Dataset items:

==> config.mk <==
export PLATFORM = sky130hd
export DESIGN_NAME = trap_arbiter
export DESIGN_NICKNAME = d
export VERILOG_FILES = /design/src/rtl/trap_arbiter.sv
export SDC_FILE = /design/constraint.sdc
export NUM_CORES = 1
export LEC_CHECK = 0
export ABC_AREA = 0
export BUFFER_PORTS_ARGS = -buffer_cell sky130_fd_sc_hd__buf_2
export CORE_ASPECT_RATIO = 0.7
export CORE_MARGIN = 10
export CORE_UTILIZATION = 39
export DETAILED_ROUTE_END_ITERATION = 10
export GPL_TIMING_DRIVEN = 0
export PLACE_DENSITY = 0.74
export SLEW_MARGIN = 30
export SYNTH_ARGS = -nofsm -noshare
export SYNTH_HDL_FRONTEND = slang
export SYNTH_SLANG_ARGS = --single-unit
==> constraint.sdc <==
create_clock -name clk -period 1.7 [get_ports clk]
set_input_delay 0.17 -clock clk [delete_from_list [all_inputs] [get_ports clk]]
set_output_delay 0.17 -clock clk [all_outputs]
set_load 0.005 [all_outputs]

PROBLEM DESCRIPTION: Copy each line in the entries above where "constraint" turns up.

OUTPUT BELOW:
export SDC_FILE = /design/constraint.sdc
==> constraint.sdc <==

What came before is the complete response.